What you are asked to do: Your answer must hold only the lines below from the line containing "buffers | 7 | 3.41 |" through the line containing "run 2 against", each reproduced exactly.
── Provided data
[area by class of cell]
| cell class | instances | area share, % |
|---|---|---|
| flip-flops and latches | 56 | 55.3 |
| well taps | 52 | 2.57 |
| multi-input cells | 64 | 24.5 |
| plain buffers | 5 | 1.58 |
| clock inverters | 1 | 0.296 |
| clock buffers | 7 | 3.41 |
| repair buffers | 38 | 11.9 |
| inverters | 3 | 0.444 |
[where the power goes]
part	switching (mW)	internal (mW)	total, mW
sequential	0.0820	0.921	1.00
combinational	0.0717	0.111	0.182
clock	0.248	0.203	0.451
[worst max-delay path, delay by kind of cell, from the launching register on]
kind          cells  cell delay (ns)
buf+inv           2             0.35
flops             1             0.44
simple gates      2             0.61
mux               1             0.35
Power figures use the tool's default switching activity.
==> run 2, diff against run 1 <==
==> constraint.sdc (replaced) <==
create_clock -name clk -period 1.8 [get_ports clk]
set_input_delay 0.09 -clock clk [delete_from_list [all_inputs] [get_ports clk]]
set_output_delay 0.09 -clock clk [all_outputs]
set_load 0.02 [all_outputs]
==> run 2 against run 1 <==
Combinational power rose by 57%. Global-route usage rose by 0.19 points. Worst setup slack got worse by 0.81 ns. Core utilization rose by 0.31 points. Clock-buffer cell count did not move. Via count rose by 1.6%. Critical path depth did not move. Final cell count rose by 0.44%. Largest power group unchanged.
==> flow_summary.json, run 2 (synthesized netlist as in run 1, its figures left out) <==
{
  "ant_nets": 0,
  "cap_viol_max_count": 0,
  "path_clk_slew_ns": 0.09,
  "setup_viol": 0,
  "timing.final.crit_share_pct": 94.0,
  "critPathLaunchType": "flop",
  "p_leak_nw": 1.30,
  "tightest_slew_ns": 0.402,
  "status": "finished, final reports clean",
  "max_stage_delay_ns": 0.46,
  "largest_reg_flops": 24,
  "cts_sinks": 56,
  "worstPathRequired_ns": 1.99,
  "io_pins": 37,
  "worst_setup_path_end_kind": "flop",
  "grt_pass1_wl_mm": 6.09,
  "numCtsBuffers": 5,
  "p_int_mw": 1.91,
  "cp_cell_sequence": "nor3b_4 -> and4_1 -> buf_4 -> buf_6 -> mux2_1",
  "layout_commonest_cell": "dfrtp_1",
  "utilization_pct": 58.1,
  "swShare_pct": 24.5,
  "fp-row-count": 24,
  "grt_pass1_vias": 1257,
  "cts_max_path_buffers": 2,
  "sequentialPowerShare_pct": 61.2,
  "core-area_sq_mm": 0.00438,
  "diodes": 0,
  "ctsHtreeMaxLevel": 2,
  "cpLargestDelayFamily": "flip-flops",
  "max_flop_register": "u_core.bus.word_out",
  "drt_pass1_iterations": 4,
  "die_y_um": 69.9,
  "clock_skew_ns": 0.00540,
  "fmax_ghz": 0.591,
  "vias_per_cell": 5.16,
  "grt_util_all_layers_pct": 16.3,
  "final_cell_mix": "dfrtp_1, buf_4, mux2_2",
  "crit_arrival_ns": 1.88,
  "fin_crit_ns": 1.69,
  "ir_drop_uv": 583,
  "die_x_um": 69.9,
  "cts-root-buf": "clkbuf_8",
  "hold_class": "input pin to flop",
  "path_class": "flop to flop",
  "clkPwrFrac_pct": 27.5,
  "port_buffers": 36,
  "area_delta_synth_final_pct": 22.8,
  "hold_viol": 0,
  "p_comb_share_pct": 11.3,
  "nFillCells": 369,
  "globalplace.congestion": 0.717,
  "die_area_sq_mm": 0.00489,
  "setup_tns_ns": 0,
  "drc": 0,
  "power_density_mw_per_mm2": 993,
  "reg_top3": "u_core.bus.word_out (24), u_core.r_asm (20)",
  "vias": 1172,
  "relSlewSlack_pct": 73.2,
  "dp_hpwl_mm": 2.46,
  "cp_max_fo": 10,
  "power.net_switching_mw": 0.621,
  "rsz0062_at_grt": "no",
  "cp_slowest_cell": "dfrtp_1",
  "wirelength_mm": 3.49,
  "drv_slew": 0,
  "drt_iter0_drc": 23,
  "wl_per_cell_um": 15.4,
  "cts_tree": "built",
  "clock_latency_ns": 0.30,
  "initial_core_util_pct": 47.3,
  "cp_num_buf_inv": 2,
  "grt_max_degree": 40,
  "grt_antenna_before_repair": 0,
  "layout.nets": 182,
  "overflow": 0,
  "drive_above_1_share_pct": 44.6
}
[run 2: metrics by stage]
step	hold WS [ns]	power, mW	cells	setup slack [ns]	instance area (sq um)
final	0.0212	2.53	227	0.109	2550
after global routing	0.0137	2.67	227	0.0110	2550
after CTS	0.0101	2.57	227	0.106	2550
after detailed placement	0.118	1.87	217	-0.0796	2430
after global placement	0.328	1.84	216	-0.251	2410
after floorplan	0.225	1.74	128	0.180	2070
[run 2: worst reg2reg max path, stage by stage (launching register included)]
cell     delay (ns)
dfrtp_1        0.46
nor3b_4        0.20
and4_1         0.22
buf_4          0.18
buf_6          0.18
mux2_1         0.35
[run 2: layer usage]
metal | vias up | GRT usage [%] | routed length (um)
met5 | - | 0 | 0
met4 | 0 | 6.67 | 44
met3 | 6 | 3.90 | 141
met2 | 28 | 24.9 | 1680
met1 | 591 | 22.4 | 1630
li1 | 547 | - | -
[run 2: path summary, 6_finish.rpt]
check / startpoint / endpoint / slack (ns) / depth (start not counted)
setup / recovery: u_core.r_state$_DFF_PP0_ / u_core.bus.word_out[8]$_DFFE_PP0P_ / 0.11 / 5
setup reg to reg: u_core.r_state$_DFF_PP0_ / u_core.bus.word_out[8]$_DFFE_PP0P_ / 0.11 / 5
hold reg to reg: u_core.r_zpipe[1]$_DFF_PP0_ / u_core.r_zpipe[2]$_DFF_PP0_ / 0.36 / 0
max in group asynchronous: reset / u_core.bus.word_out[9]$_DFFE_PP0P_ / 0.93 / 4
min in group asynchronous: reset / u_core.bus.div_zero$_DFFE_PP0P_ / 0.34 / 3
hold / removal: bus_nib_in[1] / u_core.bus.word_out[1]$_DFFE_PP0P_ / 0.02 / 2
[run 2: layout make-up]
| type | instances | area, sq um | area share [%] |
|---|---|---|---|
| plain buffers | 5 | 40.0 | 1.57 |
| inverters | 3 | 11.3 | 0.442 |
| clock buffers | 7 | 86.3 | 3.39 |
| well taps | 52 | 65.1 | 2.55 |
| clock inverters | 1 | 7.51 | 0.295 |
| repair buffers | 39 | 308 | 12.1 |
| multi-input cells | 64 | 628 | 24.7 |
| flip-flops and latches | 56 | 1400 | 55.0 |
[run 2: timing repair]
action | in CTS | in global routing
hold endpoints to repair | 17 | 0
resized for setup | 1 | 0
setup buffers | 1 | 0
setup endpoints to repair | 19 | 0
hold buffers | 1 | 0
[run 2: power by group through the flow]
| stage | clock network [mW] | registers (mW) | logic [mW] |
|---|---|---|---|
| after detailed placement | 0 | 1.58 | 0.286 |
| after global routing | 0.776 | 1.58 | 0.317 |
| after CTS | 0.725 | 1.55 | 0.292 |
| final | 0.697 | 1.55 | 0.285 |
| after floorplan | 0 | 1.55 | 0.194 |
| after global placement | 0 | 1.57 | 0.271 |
$ cat config.mk
export PLATFORM = sky130hd
export DESIGN_NAME = demux_12_reg
export DESIGN_NICKNAME = d
export VERILOG_FILES = /design/src/rtl/interp_pkg.sv /design/src/rtl/out_slot_reg.sv /design/src/rtl/demux_12_reg.sv
export SDC_FILE = /design/constraint.sdc
export NUM_CORES = 1
export LEC_CHECK = 0
export CELL_PAD_IN_SITES_DETAIL_PLACEMENT = 2
export CELL_PAD_IN_SITES_GLOBAL_PLACEMENT = 2
export CORE_AREA = 2 2 201 253
export CTS_CLUSTER_SIZE = 12
export DETAILED_ROUTE_END_ITERATION = 10
export DIE_AREA = 0 0 203 255
export PLACE_DENSITY = 0.78
export SLEW_MARGIN = 5
export SYNTH_ARGS = -nofsm -noshare
export SYNTH_HDL_FRONTEND = slang
export SYNTH_SLANG_ARGS = --single-unit
$ cat constraint.sdc
create_clock -name clk -period 1.9 [get_ports clk]
set_clock_uncertainty 0.15 [all_clocks]
set_input_delay 0.285 -clock clk [delete_from_list [all_inputs] [get_ports clk]]
set_output_delay 0.285 -clock clk [all_outputs]
set_load 0.01 [all_outputs]
**src/rtl/frame_tx_scheduler.sv**
```systemverilog
// frame_tx_scheduler: raster-walks the frame buffer (optionally decimated) and hands pixels to the sender.
module frame_tx_scheduler #(
  parameter int IMG_W  = 320,
  parameter int IMG_H  = 240,
  parameter int ADDR_W = 17,
  parameter int PIX_W  = 12
) (
  input  logic              clk,
  input  logic              rst,
  input  logic              start,
  input  logic              abort,
  input  logic [1:0]        decim_shift,
  output logic [ADDR_W-1:0] rd_addr,
  output logic              rd_en,
  input  logic [PIX_W-1:0]  rd_data,
  output logic [PIX_W-1:0]  pixel_out,
  output logic              pixel_valid,
  input  logic              sender_ready,
  output logic              busy,
  output logic              frame_done,
  output logic [ADDR_W-1:0] pixel_count
);
  typedef enum logic [2:0] {IDLE, FETCH, LATCH, SEND, DONE} state_t;
  localparam logic [ADDR_W:0]   W_EXT = (ADDR_W+1)'(IMG_W);
  localparam logic [ADDR_W:0]   H_EXT = (ADDR_W+1)'(IMG_H);
  localparam logic [ADDR_W-1:0] ROW   = ADDR_W'(IMG_W);
  state_t state, nxt;
  logic [1:0] k;
  logic [ADDR_W-1:0] x, y, row_base;
  logic [ADDR_W:0] x_nxt, y_nxt;
  logic hs, x_wrap, last, go;
  // one extra bit so x+step / y+step cannot wrap before the bound compare
  assign x_nxt       = {1'b0, x} + ((ADDR_W+1)'(1) << k);
  assign y_nxt       = {1'b0, y} + ((ADDR_W+1)'(1) << k);
  assign x_wrap      = x_nxt >= W_EXT;
  assign last        = x_wrap && (y_nxt >= H_EXT);
  assign hs          = (state == SEND) && sender_ready;
  assign go          = (state == IDLE) && start && !abort;
  assign rd_en       = state == FETCH;
  assign rd_addr     = rd_en ? row_base + x : '0;
  assign pixel_valid = state == SEND;
  assign busy        = state != IDLE;
  assign frame_done  = state == DONE;
  always_comb begin
    nxt = state;
    case (state)
      IDLE:    nxt = go ? FETCH : IDLE;
      FETCH:   nxt = LATCH;
      LATCH:   nxt = SEND;
      SEND:    nxt = hs ? (last ? DONE : FETCH) : SEND;
      default: nxt = IDLE;
    endcase
    if (abort && state != IDLE) nxt = IDLE;
  end
  always_ff @(posedge clk) begin
    if (!rst) begin
      state       <= IDLE;
      k           <= '0;
      x           <= '0;
      y           <= '0;
      row_base    <= '0;
      pixel_out   <= '0;
      pixel_count <= '0;
    end else begin
      state <= nxt;
      if (go) begin
        k           <= decim_shift;
        x           <= '0;
        y           <= '0;
        row_base    <= '0;
        pixel_count <= '0;
      end
      if (state == LATCH) pixel_out <= rd_data;
      if (hs) pixel_count <= pixel_count + ADDR_W'(1);
      if (hs && !last && !abort) begin
        x <= x_wrap ? '0 : x_nxt[ADDR_W-1:0];
        if (x_wrap) begin
          y        <= y_nxt[ADDR_W-1:0];
          row_base <= row_base + (ROW << k);
        end
      end
    end
  end
endmodule

```
### src/rtl/tomasulo_cdb_arb.sv
// Common-data-bus arbiter: per-requester holding FIFOs feeding one round-robin broadcast bus.
// Latency: a push at edge E can appear on cdb_r at edge E+1 at the earliest. No same-cycle bypass.
// Backpressure: in_rdy is registered queue-not-full per requester. cdb_r has no backpressure.
//
// Ports:
//   clk, rst        - single clock; synchronous active-low reset
//   in_vld / in     - per-requester completion strobe and payload (payload .vld is ignored)
//   in_rdy          - per-requester registered "queue has room"
//   cdb_r / gnt_r   - registered bus broadcast and its one-hot source (zero when idle)

package tomasulo_pkg;
  typedef struct packed {
    logic        vld;
    logic [5:0]  tag;
    logic [31:0] wdata;
    logic [4:0]  robid;
    logic [4:0]  wa;
  } cdb_t;
endpackage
────
Task response:
| clock buffers | 7 | 3.41 |
| repair buffers | 38 | 11.9 |
| inverters | 3 | 0.444 |
[where the power goes]
part	switching (mW)	internal (mW)	total, mW
sequential	0.0820	0.921	1.00
combinational	0.0717	0.111	0.182
clock	0.248	0.203	0.451
[worst max-delay path, delay by kind of cell, from the launching register on]
kind          cells  cell delay (ns)
buf+inv           2             0.35
flops             1             0.44
simple gates      2             0.61
mux               1             0.35
Power figures use the tool's default switching activity.
==> run 2, diff against run 1 <==
==> constraint.sdc (replaced) <==
create_clock -name clk -period 1.8 [get_ports clk]
set_input_delay 0.09 -clock clk [delete_from_list [all_inputs] [get_ports clk]]
set_output_delay 0.09 -clock clk [all_outputs]
set_load 0.02 [all_outputs]
==> run 2 against run 1 <==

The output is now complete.